To divide, a cell must first enter the cell cycle and transit through the G₁, S, G₂, and M phases in a unidirectional manner. However, cells will not stop whatever they are doing to undergo cell cycle progression; they continue performing their functions to ensure proper tissue morphogenesis. A better understanding of the link between cell behavior and cell cycle progression thus could provide novel insight into developmental biology. Unsurprisingly, the last few decades have witnessed a concerted effort put into the expansion of tools that allow us to follow cell cycle dynamics live. In the review “Imaging developmental cell cycles,” Kohrman et al. set out to discuss existing cell cycle reporters, with an emphasis on how these tools can contribute to new discoveries in the fields of cell and developmental biology. This review is part of the October 5, 2021 special issue of Biophysical Journal entitled “Biophysics of Development,” which focuses on how research in biophysics has contributed to developmental biology.

Among existing cell cycle reporters, perhaps the most commonly used are fluorescent ubiquitination-based cell cycle indicators (FUCCIs), which were first developed as dual-colored reporters that could distinguish G₁ and S-G₂-M phases. Current newer versions allow for live tracking of all four phases of the cell cycle. The adaptability of this reporter has led to numerous modified versions, such as FUCCI for use with fluorescence lifetime imaging microscopy as a lineage-restricted FUCCI reporter and as a dual-FUCCI-primary cilium sensor. To avoid exogenous protein expression, other reporters with direct protein tags of endogenous cell cycle proteins, like proliferating cell nuclear antigen, are also available. More recently, reporters of kinase activity like DNA helicase B-fluorescent protein, whose localization is dependent on cyclin-dependent kinase phosphorylation, have been developed. More recently, reporters of kinase activity, such as the human DNA Helicase B fused to a fluorescent protein (DHB-FP), whose localization is dependent on CDK phosphorylation, have been developed.

Although cell cycle reporters help us visualize cell cycle dynamics, they provide limited information if the acquired data sets are not analyzed quantitatively. Kohrman et al. describe how a generalized image-processing pipeline works, providing a thorough list of existing automated tracking and segmentation methods in 2D and 3D, the latter being particularly challenging but far more relevant to cell cycle analysis in living organisms.

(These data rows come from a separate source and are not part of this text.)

This design comes from an exercise in tuning for small area on the open sky130 flow, not from production work. The RTL was checked by simulation tests, not by an equivalence proof against the original design. Power and IR drop assume default switching activity.

==> design.v <==
module final_project(clk, rst, a_in, sw, HEX3, HEX2, HEX1, btn2, btn1, btn0, HEX0, led);
	input clk;
	input rst;
	input [3:0] a_in;
	input [5:0] sw;
	output reg [0:7] HEX3;
	output reg [0:7] HEX2;
	output reg [0:7] HEX1;
	output reg [0:7] HEX0;
	input btn2;
	input btn1;
	input btn0;
	output reg [9:0] led;
	reg [3:0] d3, d2, d1, d0;    
	reg [9:0] n;                 
	reg [3:0] i, j;              
	reg c;                       
	localparam [3:0] CL  = 4'b1011;  
	localparam [3:0] CA  = 4'b1011;  
	localparam [3:0] CE  = 4'b1011;  
	localparam [3:0] CO  = 4'b1111;  
	localparam [3:0] CD  = 4'b1111;  
	function [0:7] seg;
		input [3:0] k;
		seg = (k == 4'd0) ? 8'b00000011 :
		      (k == 4'd1) ? 8'b10011111 :
		      (k == 4'd2) ? 8'b00100101 :
		      (k == 4'd3) ? 8'b00001101 :
		      (k == 4'd4) ? 8'b10011001 :
		      (k == 4'd5) ? 8'b01001001 :
		      (k == 4'd6) ? 8'b01000001 :
		      (k == 4'd7) ? 8'b00011011 :
		      (k == 4'd8) ? 8'b00000001 :
		      (k == 4'd9) ? 8'b00001001 : 8'b00000000;
	endfunction
	function [3:0] fix;
		input [3:0] v;
		fix = {v[3:1], v[0] & ~(v[3] & (v[2] | v[1]))};
	endfunction
	always @* begin
		HEX3 = (d3 == CL) ? 8'b11100011 : seg(d3);
		HEX2 = (d2 == CA) ? 8'b00010001 : (d2 == CO) ? 8'b11000101 : seg(d2);
		HEX1 = (d1 == CO) ? 8'b11000101 : seg(d1);
		HEX0 = (d0 == CE) ? 8'b01100001 : (d0 == CD) ? 8'b10000101 : seg(d0);
	end
	wire big = a_in[3] & (a_in[2] | a_in[1]);
	wire ld3 = sw[3] & ~big;
	wire [3:0] fa = fix(a_in);
	wire [3:0] h3 = ld3   ? a_in : d3;
	wire [3:0] h2 = sw[2] ? fa : d2;
	wire [3:0] h1 = sw[1] ? fa : d1;
	wire [3:0] h0 = sw[0] ? fa : d0;
	wire guess = sw[5] & ~c;
	wire s = guess & ~sw[4];
	wire e3 = s & (h3 == 4'd1);
	wire e2 = s & (h2 == 4'd2);
	wire e1 = s & (h1 == 4'd3);
	wire e0 = s & (h0 == 4'd4);
	wire nob = ~(e3 | e2 | e1 | e0);
	wire c3 = s & nob & (h3 == 4'd2 || h3 == 4'd3 || h3 == 4'd4);
	wire c2 = s & nob & (h2 == 4'd1 || h2 == 4'd3 || h2 == 4'd4);
	wire c1 = s & nob & (h1 == 4'd1 || h1 == 4'd2 || h1 == 4'd4);
	wire c0 = s & nob & (h0 == 4'd1 || h0 == 4'd2 || h0 == 4'd3);
	wire [2:0] nb = {e3 & e2 & e1 & e0,
	                 (e3 & e2) ^ (e1 & e0) ^ ((e3 ^ e2) & (e1 ^ e0)),
	                 e3 ^ e2 ^ e1 ^ e0};
	wire [2:0] nw = {c3 & c2 & c1 & c0,
	                 (c3 & c2) ^ (c1 & c0) ^ ((c3 ^ c2) & (c1 ^ c0)),
	                 c3 ^ c2 ^ c1 ^ c0};
	wire [3:0] bj = sw[4] ? 4'd0 : j;
	wire [3:0] bi = sw[4] ? 4'd0 : i;
	wire [3:0] nj = bj + {1'b0, nb};
	wire [3:0] ni = bi + {1'b0, nw};
	wire good = guess & (nj == 4'd4);
	wire res = guess & ~good;
	wire [9:0] nn = n - 10'd1;
	wire lo = (n[9:4] == 6'd0);
	wire [9:0] hit;
	genvar k;
	generate for (k = 0; k < 10; k = k + 1) begin : g_hit
		assign hit[k] = lo & (n[3:0] == k);
	end endgenerate
	wire lose = ~led[0] | hit[0];
	always @(posedge clk) begin
		if (rst) begin
			d3 <= 4'd0;
			d2 <= 4'd0;
			d1 <= 4'd0;
			d0 <= 4'd0;
			led <= 10'b1111111111;
			n <= 10'd10;
			i <= 4'd0;
			j <= 4'd0;
			c <= 1'b0;
		end else begin
			if (good) begin
				d3 <= 4'd6; d2 <= CO; d1 <= CO; d0 <= CD;
			end else if (res) begin
				d3 <= fix(nj); d2 <= CA; d1 <= fix(ni); d0 <= 4'd8;
			end else if (sw[4]) begin
				d3 <= lose ? CL : 4'd0;
				d2 <= 4'd0;
				d1 <= lose ? 4'd5 : 4'd0;
				d0 <= lose ? CE : 4'd0;
			end else begin
				d3 <= h3; d2 <= h2; d1 <= h1; d0 <= h0;
			end
			if (sw[4]) led <= led & ~hit;
			if (res) n <= nn;
			i <= ni;
			j <= nj;
			c <= res | (c & ~sw[4]);
		end
	end
endmodule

With the improvement of biosensors and image-processing tools used to quantify cell cycle dynamics, our understanding of the link between cellular behavior and the specific cell cycle during development continues to grow. The authors highlight many notable findings: the relationship between mitogen sensing and the decision to proliferate or enter quiescence (G₀), the coordination of adult stem cell behavior and the cell cycle in response to tissue damage, the restriction of cell migration and tissue-scale movements to the gap phases of the cell cycle, and the complex relationship between cell cycle phase entry and length with cell fate decisions.

Naturally, for every question answered in the field, a cascade of unanswered questions ensues, but as Kohrman and colleagues emphasize, this also represents an exciting avenue for new discoveries in cell and developmental biology.